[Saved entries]
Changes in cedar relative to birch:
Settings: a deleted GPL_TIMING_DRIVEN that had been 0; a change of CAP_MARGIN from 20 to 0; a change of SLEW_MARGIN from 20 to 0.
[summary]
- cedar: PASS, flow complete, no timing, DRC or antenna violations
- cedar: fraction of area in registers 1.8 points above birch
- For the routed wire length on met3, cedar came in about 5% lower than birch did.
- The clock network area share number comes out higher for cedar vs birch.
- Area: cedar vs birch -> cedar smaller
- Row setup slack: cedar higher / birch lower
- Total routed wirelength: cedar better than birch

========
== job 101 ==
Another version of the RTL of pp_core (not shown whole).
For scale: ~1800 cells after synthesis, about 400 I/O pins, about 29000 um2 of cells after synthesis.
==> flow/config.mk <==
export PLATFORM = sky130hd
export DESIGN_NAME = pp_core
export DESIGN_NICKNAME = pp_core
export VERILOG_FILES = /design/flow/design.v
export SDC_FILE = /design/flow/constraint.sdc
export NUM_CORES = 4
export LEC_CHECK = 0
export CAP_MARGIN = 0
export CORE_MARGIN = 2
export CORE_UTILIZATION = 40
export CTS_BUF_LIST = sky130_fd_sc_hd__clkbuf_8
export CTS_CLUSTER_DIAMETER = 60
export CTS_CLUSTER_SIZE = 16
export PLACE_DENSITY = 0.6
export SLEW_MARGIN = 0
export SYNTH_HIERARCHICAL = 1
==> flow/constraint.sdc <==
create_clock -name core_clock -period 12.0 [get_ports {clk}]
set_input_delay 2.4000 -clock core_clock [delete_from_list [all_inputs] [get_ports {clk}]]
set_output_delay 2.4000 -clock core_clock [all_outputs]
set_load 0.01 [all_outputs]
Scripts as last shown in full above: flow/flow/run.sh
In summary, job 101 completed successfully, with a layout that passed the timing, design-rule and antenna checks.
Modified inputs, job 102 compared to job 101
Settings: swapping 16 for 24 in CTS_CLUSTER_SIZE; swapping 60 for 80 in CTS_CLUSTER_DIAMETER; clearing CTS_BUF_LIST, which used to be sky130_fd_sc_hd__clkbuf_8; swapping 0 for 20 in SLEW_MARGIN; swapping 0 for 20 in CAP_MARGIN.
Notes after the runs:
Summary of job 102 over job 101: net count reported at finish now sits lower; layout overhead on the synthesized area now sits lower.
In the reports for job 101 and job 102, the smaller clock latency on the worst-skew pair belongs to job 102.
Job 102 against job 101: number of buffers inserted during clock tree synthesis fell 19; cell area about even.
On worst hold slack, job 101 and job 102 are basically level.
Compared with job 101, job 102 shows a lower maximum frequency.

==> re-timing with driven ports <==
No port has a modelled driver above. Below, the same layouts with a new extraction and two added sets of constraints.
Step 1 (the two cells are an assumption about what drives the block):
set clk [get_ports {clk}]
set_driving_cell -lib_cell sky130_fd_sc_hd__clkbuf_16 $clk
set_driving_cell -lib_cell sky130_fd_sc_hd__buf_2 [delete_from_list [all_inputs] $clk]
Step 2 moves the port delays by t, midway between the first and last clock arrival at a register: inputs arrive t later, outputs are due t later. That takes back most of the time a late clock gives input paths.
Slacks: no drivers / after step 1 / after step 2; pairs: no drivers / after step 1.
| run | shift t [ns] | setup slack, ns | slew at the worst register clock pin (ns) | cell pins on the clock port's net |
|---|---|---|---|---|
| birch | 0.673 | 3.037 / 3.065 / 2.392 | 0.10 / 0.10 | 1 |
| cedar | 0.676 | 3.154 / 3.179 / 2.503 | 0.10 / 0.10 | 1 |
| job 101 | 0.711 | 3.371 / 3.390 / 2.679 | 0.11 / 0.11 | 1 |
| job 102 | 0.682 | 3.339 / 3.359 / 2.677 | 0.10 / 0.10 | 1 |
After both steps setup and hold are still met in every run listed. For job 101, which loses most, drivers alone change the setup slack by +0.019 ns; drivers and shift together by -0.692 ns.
From an optimization exercise on the open Yosys and OpenROAD flow, aimed at small area, a short achievable clock period and few clock cycles; shortcuts taken in it are not production practice.
Where RTL was checked, it was by simulation tests only, not by an equivalence proof against the original.
For runs 1 and 2, only the layout was checked, not whether the RTL still works.
Power is estimated from default activity; no workload was simulated.

## flow/design.v

```verilog
module bms_crc15_cmd (
    input  wire [15:0] cmd,
    output reg  [15:0] pec
);
    integer j;
    reg [14:0] r;
    always @* begin
        r = 15'h0010;
        for (j = 15; j >= 0; j = j - 1)
            r = {r[13:0], 1'b0} ^ ((r[14] ^ cmd[j]) ? 15'h4599 : 15'h0000);
        pec = {r, 1'b0};
    end
endmodule
module bms_crc10_byte (
    input  wire [9:0] crc_in,
    input  wire [7:0] data,
    output reg  [9:0] crc_out
);
    integer j;
    always @* begin
        crc_out = crc_in;
        for (j = 7; j >= 0; j = j - 1)
            crc_out = {crc_out[8:0], 1'b0} ^ ((crc_out[9] ^ data[j]) ? 10'h08F : 10'h000);
    end
endmodule
module bms_crc10_ctr (
    input  wire [9:0] crc_in,
    input  wire [5:0] ctr,
    output reg  [9:0] crc_out
);
    integer j;
    always @* begin
        crc_out = crc_in;
        for (j = 5; j >= 0; j = j - 1)
            crc_out = {crc_out[8:0], 1'b0} ^ ((crc_out[9] ^ ctr[j]) ? 10'h08F : 10'h000);
    end
endmodule
module bms_codec (
    input  wire        clk,
    input  wire        rst,
    input  wire        req_valid,
    output wire        req_ready,
    input  wire [31:0] req_desc,
    input  wire [7:0]  req_count,
    input  wire [7:0]  req_counter,
    input  wire        in_valid,
    output wire        in_ready,
    input  wire [7:0]  in_data,
    output wire        out_valid,
    input  wire        out_ready,
    output wire [7:0]  out_data,
    output wire        out_last,
    output wire [2:0]  out_status
);
    localparam MAX_DEVICES = 16;
    localparam [1:0] K_CMD = 2'd0, K_WR = 2'd1, K_RD = 2'd2, K_ILL = 2'd3;
    localparam [1:0] T_CMD = 2'd0, T_WR = 2'd1, T_RD = 2'd2, T_ONE = 2'd3;
    localparam [2:0] ST_OK  = 3'd0, ST_BRK = 3'd1, ST_POR = 3'd3,
                     ST_CCE = 3'd4, ST_ILL = 3'd7;
    localparam [9:0] CRC10_SEED = 10'h010;
    reg         req_ready_q, in_ready_q;
    reg  [4:0]  alloc_q;         
    reg  [4:0]  rdf_q;           
    reg         i_busy, i_done, i_inph;
    reg  [1:0]  i_kind;
    reg         i_port;
    reg  [3:0]  i_n1;            
    reg  [15:0] i_cmd;           
    reg  [2:0]  i_stat;
    reg         i_hdr;           
    reg  [2:0]  i_col;           
    reg  [3:0]  i_srem;          
    reg  [4:0]  i_row;           
    reg         w_v, w_st, w_rd, w_c0, w_c6, w_c7, w_last;
    reg  [3:0]  w_row;
    reg  [2:0]  w_col;
    reg  [7:0]  w_data;
    reg  [9:0]  rcrc_q;          
    reg  [7:0]  pec0_q;
    reg  [767:0] mem;
    reg         p_v, p_fr;
    reg  [1:0]  p_type;
    reg  [3:0]  p_n1;
    reg  [15:0] p_cmd;
    reg  [2:0]  p_stat;
    reg         c_v, c_fr;
    reg  [1:0]  c_type;
    reg  [3:0]  c_n1;
    reg  [15:0] c_cmd;
    reg  [2:0]  c_stat;
    reg         s_hdr;
    reg  [2:0]  s_col;
    reg  [3:0]  s_srem;
    reg         f_v, f_pay, f_c0, f_phi, f_plo, f_last;
    reg  [7:0]  f_data;
    reg  [2:0]  f_stat;
    reg  [9:0]  wcrc_q;          
    reg         o_v, o_last;
    reg  [7:0]  o_data;
    reg  [2:0]  o_stat;
    assign req_ready  = req_ready_q;
    assign in_ready   = in_ready_q;
    assign out_valid  = o_v;
    assign out_data   = o_data;
    assign out_last   = o_last;
    assign out_status = o_stat;
    wire req_fire = req_valid & req_ready_q;
    wire in_fire  = in_valid & in_ready_q;
    wire advance  = ~o_v | out_ready;
    wire [3:0]  d_op     = req_desc[19:16];
    wire        d_port   = req_desc[22];
    wire [1:0]  d_cls    = req_desc[21:20];
    wire [15:0] d_cmd    = req_desc[15:0];
    wire        d_rsv0   = (req_desc[31:23] == 9'd0);
    wire        d_cnt_ok = (req_count != 8'd0) && (req_count <= MAX_DEVICES);
    reg  [1:0]  d_kind;
    always @* begin
        d_kind = K_ILL;
        if (d_rsv0 && d_cls == 2'd0) begin
            case (d_op)
                4'hA: if (!d_port && req_count == 8'd0 && req_counter == 8'd0)
                          d_kind = K_CMD;
                4'hB: if (d_cnt_ok && req_counter == 8'd0)
                          d_kind = K_WR;
                4'hC: if (d_cmd == 16'd0 && d_cnt_ok && req_counter <= 8'd63)
                          d_kind = K_RD;
                default: d_kind = K_ILL;
            endcase
        end
    end
    wire        d_hasin   = (d_kind == K_WR) || (d_kind == K_RD);
    wire [4:0]  d_row0    = d_port ? alloc_q : (alloc_q + req_count[4:0] - 5'd1);
    wire [4:0]  free_rows = rdf_q + 5'd16 - alloc_q;
    wire        d_wr_ok   = d_port ? (free_rows != 5'd0) : (req_count[4:0] <= free_rows);
    wire        i_wr      = (i_kind == K_WR);
    wire        pos_store = i_wr | (~i_hdr & (i_col < 3'd6));
    wire        pos_c0    = ~i_hdr & (i_col == 3'd0);
    wire        pos_send  = ~i_hdr & (i_col == (i_wr ? 3'd5 : 3'd7));
    wire        pos_last  = pos_send & (i_srem == 4'd0);
    wire        pos_hend  = i_hdr & (i_col == 3'd3);
    wire [4:0]  row_nxt   = i_row + 5'd1;
    wire [4:0]  cur_df    = i_row - rdf_q;
    wire [4:0]  nxt_df    = row_nxt - rdf_q;
    wire        chk_cur   = ~cur_df[4];
    wire        chk_nxt   = ~nxt_df[4] | ~i_port;
    wire [9:0] rcrc_byte, rcrc_fold;
    bms_crc10_byte u_rcrc (.crc_in(w_c0 ? CRC10_SEED : rcrc_q), .data(w_data),
                           .crc_out(rcrc_byte));
    bms_crc10_ctr  u_rfold (.crc_in(rcrc_q), .ctr(w_data[7:2]), .crc_out(rcrc_fold));
    reg [2:0] slot_st;
    always @* begin
        if (rcrc_q != {pec0_q[1:0], w_data})
            slot_st = ST_BRK;
        else if (pec0_q[7:2] == i_cmd[5:0])
            slot_st = ST_OK;
        else if (pec0_q[7:2] == 6'd0)
            slot_st = ST_POR;
        else
            slot_st = ST_CCE;
    end
    reg [2:0] rank_stat, rank_slot;
    always @* begin
        case (i_stat)
            ST_BRK:  rank_stat = 3'd2;
            ST_CCE:  rank_stat = 3'd3;
            ST_POR:  rank_stat = 3'd4;
            default: rank_stat = 3'd1;
        endcase
        case (slot_st)
            ST_BRK:  rank_slot = 3'd2;
            ST_CCE:  rank_slot = 3'd3;
            ST_POR:  rank_slot = 3'd4;
            default: rank_slot = 3'd1;
        endcase
    end
    wire [2:0] stat_worse = (rank_stat >= rank_slot) ? i_stat : slot_st;
    wire       w_done   = w_v & w_last;
    wire [2:0] w_fstat  = w_rd ? stat_worse : ST_OK;
    wire       push_w   = w_done & ~p_v;
    wire       push_i   = i_done & ~p_v;
    wire       push     = push_w | push_i;
    wire [2:0] push_st  = push_w ? w_fstat : i_stat;
    genvar gr, gc;
    generate
        for (gr = 0; gr < 16; gr = gr + 1) begin : g_row
            for (gc = 0; gc < 6; gc = gc + 1) begin : g_col
                always @(posedge clk)
                    if (w_v && w_st && w_row == gr && w_col == gc)
                        mem[(gr*6+gc)*8 +: 8] <= w_data;
            end
        end
    endgenerate
    wire [3:0]   rs = rdf_q[3:0];
    reg  [127:0] cb;             
    integer k;
    always @* begin
        for (k = 0; k < 16; k = k + 1) begin
            case (s_col)
                3'd0: cb[k*8 +: 8] = mem[(k*6+0)*8 +: 8];
                3'd1: cb[k*8 +: 8] = mem[(k*6+1)*8 +: 8];
                3'd2: cb[k*8 +: 8] = mem[(k*6+2)*8 +: 8];
                3'd3: cb[k*8 +: 8] = mem[(k*6+3)*8 +: 8];
                3'd4: cb[k*8 +: 8] = mem[(k*6+4)*8 +: 8];
                default: cb[k*8 +: 8] = mem[(k*6+5)*8 +: 8];
            endcase
        end
    end
    wire [63:0] m1;
    wire [31:0] m2;
    wire [15:0] m3;
    generate
        for (gr = 0; gr < 8; gr = gr + 1) begin : g_m1
            assign m1[gr*8 +: 8] = rs[0] ? cb[(2*gr+1)*8 +: 8] : cb[(2*gr)*8 +: 8];
        end
        for (gr = 0; gr < 4; gr = gr + 1) begin : g_m2
            assign m2[gr*8 +: 8] = rs[1] ? m1[(2*gr+1)*8 +: 8] : m1[(2*gr)*8 +: 8];
        end
        for (gr = 0; gr < 2; gr = gr + 1) begin : g_m3
            assign m3[gr*8 +: 8] = rs[2] ? m2[(2*gr+1)*8 +: 8] : m2[(2*gr)*8 +: 8];
        end
    endgenerate
    wire [7:0] rbyte = rs[3] ? m3[15:8] : m3[7:0];
    wire [15:0] pec15w;
    bms_crc15_cmd u_crc15 (.cmd(c_cmd), .pec(pec15w));
    reg [7:0] hbyte;
    always @* begin
        case (s_col[1:0])
            2'd0: hbyte = c_cmd[15:8];
            2'd1: hbyte = c_cmd[7:0];
            2'd2: hbyte = pec15w[15:8];
            default: hbyte = pec15w[7:0];
        endcase
    end
    wire c_wr  = (c_type == T_WR);
    wire c_one = (c_type == T_ONE);
    wire s_send = c_wr ? (s_col == 3'd7) : (s_col == 3'd5);
    wire s_last = c_one | (s_hdr ? (c_type == T_CMD && s_col == 3'd3)
                                 : (s_send && s_srem == 4'd0));
    wire iss     = advance & c_v;
    wire c_end   = iss & s_last;
    wire pop     = p_v & (~c_v | c_end);
    wire s_rowrd = ~s_hdr & ~c_one & (s_col == 3'd5);
    wire [7:0] sbyte = s_hdr ? hbyte : c_one ? 8'h00 : rbyte;
    wire [9:0] wcrc_byte, wcrc_fold;
    bms_crc10_byte u_wcrc (.crc_in(f_c0 ? CRC10_SEED : wcrc_q), .data(f_data),
                           .crc_out(wcrc_byte));
    bms_crc10_ctr  u_wfold (.crc_in(wcrc_q), .ctr(6'd0), .crc_out(wcrc_fold));
    always @(posedge clk) begin
        if (rst) begin
            req_ready_q <= 1'b1;
            in_ready_q  <= 1'b0;
            alloc_q     <= 5'd0;
            rdf_q       <= 5'd0;
            i_busy      <= 1'b0;
            i_done      <= 1'b0;
            i_inph      <= 1'b0;
            w_v         <= 1'b0;
            p_v         <= 1'b0;
            c_v         <= 1'b0;
            f_v         <= 1'b0;
            o_v         <= 1'b0;
        end else begin
            w_v <= in_fire;
            if (req_fire) begin
                i_busy <= 1'b1;
                i_done <= ~d_hasin;
                i_inph <= d_hasin;
                if (d_hasin)
                    alloc_q <= alloc_q + req_count[4:0];
            end else begin
                if (push)
                    i_busy <= 1'b0;
                if (push_i)
                    i_done <= 1'b0;
                else if (w_done && p_v)
                    i_done <= 1'b1;
                if (in_fire && pos_last)
                    i_inph <= 1'b0;
            end
            if (req_fire)
                req_ready_q <= ~d_hasin & ~p_v & ~push;
            else if (i_busy)
                req_ready_q <= push | (in_fire & pos_last & ~p_v);
            else
                req_ready_q <= 1'b1;
            if (req_fire)
                in_ready_q <= (d_kind == K_RD) | ((d_kind == K_WR) & d_wr_ok);
            else if (i_inph) begin
                if (in_fire)
                    in_ready_q <= ~pos_last & (pos_hend ? chk_cur : pos_send ? chk_nxt : 1'b1);
                else
                    in_ready_q <= (pos_c0 & pos_store) ? chk_cur : 1'b1;
            end else
                in_ready_q <= 1'b0;
            if (push)
                p_v <= 1'b1;
            else if (pop)
                p_v <= 1'b0;
            if (pop)
                c_v <= 1'b1;
            else if (c_end)
                c_v <= 1'b0;
            if (iss && s_rowrd)
                rdf_q <= rdf_q + 5'd1;
            else if (iss && c_one && c_fr)
                rdf_q <= rdf_q + {1'b0, c_n1} + 5'd1;
            if (advance) begin
                f_v <= iss;
                o_v <= f_v;
            end
        end
        w_data <= in_data;
        w_st   <= pos_store;
        w_rd   <= (i_kind == K_RD) & ~i_hdr;
        w_c0   <= (i_col == 3'd0);
        w_c6   <= (i_col == 3'd6);
        w_c7   <= (i_col == 3'd7);
        w_last <= pos_last;
        w_row  <= i_row[3:0];
        w_col  <= i_col;
        if (req_fire) begin
            i_kind <= d_kind;
            i_port <= d_port;
            i_n1   <= req_count[3:0] - 4'd1;
            i_cmd  <= d_cmd | {10'd0, req_counter[5:0]};    
            i_stat <= (d_kind == K_ILL) ? ST_ILL : ST_OK;
            i_hdr  <= (d_kind == K_RD);
            i_col  <= 3'd0;
            i_srem <= req_count[3:0] - 4'd1;
            i_row  <= d_row0;
        end else begin
            if (in_fire) begin
                if (i_hdr) begin
                    if (i_col == 3'd3) begin
                        i_hdr <= 1'b0;
                        i_col <= 3'd0;
                    end else
                        i_col <= i_col + 3'd1;
                end else if (pos_send) begin
                    i_col  <= 3'd0;
                    i_srem <= i_srem - 4'd1;
                    i_row  <= i_port ? row_nxt : (i_row - 5'd1);
                end else
                    i_col <= i_col + 3'd1;
            end
            if (w_v && w_rd && w_c7)
                i_stat <= stat_worse;
        end
        if (w_v && w_rd) begin
            if (w_c6) begin
                pec0_q <= w_data;
                rcrc_q <= rcrc_fold;
            end else if (!w_c7)
                rcrc_q <= rcrc_byte;
        end
        if (push) begin
            p_n1   <= i_n1;
            p_cmd  <= i_cmd;
            p_stat <= push_st;
            case (i_kind)
                K_CMD:   begin p_type <= T_CMD; p_fr <= 1'b0; end
                K_WR:    begin p_type <= T_WR;  p_fr <= 1'b0; end
                K_RD:    begin p_type <= (push_st == ST_OK) ? T_RD : T_ONE;
                               p_fr   <= (push_st != ST_OK); end
                default: begin p_type <= T_ONE; p_fr <= 1'b0; end
            endcase
        end
        if (pop) begin
            c_type <= p_type;
            c_fr   <= p_fr;
            c_n1   <= p_n1;
            c_cmd  <= p_cmd;
            c_stat <= p_stat;
            s_hdr  <= (p_type == T_CMD) || (p_type == T_WR);
            s_col  <= 3'd0;
            s_srem <= p_n1;
        end else if (iss) begin
            if (s_hdr) begin
                if (s_col == 3'd3) begin
                    s_hdr <= 1'b0;
                    s_col <= 3'd0;
                end else
                    s_col <= s_col + 3'd1;
            end else if (s_send) begin
                s_col  <= 3'd0;
                s_srem <= s_srem - 4'd1;
            end else
                s_col <= s_col + 3'd1;
        end
        if (advance) begin
            f_data <= sbyte;
            f_pay  <= c_wr & ~s_hdr & (s_col < 3'd6);
            f_c0   <= (s_col == 3'd0);
            f_phi  <= c_wr & ~s_hdr & (s_col == 3'd6);
            f_plo  <= c_wr & ~s_hdr & (s_col == 3'd7);
            f_last <= s_last;
            f_stat <= (c_one & s_last) ? c_stat : ST_OK;
            if (f_v && f_pay)
                wcrc_q <= wcrc_byte;
            else if (f_v && f_phi)
                wcrc_q <= wcrc_fold;
            o_data <= f_phi ? {6'd0, wcrc_fold[9:8]} : f_plo ? wcrc_q[7:0] : f_data;
            o_last <= f_last;
            o_stat <= f_stat;
        end
    end
endmodule
```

* _WORK TO COMPLETE_:
Word for word, restate the lines of the data above that fall between the line holding "- For the routed" and the line holding "export VERILOG_FILES = /design/flow/design.v", inclusive, and no other lines.

* _OUTPUT BELOW_:
- For the routed wire length on met3, cedar came in about 5% lower than birch did.
- The clock network area share number comes out higher for cedar vs birch.
- Area: cedar vs birch -> cedar smaller
- Row setup slack: cedar higher / birch lower
- Total routed wirelength: cedar better than birch

========
== job 101 ==
Another version of the RTL of pp_core (not shown whole).
For scale: ~1800 cells after synthesis, about 400 I/O pins, about 29000 um2 of cells after synthesis.
==> flow/config.mk <==
export PLATFORM = sky130hd
export DESIGN_NAME = pp_core
export DESIGN_NICKNAME = pp_core
export VERILOG_FILES = /design/flow/design.v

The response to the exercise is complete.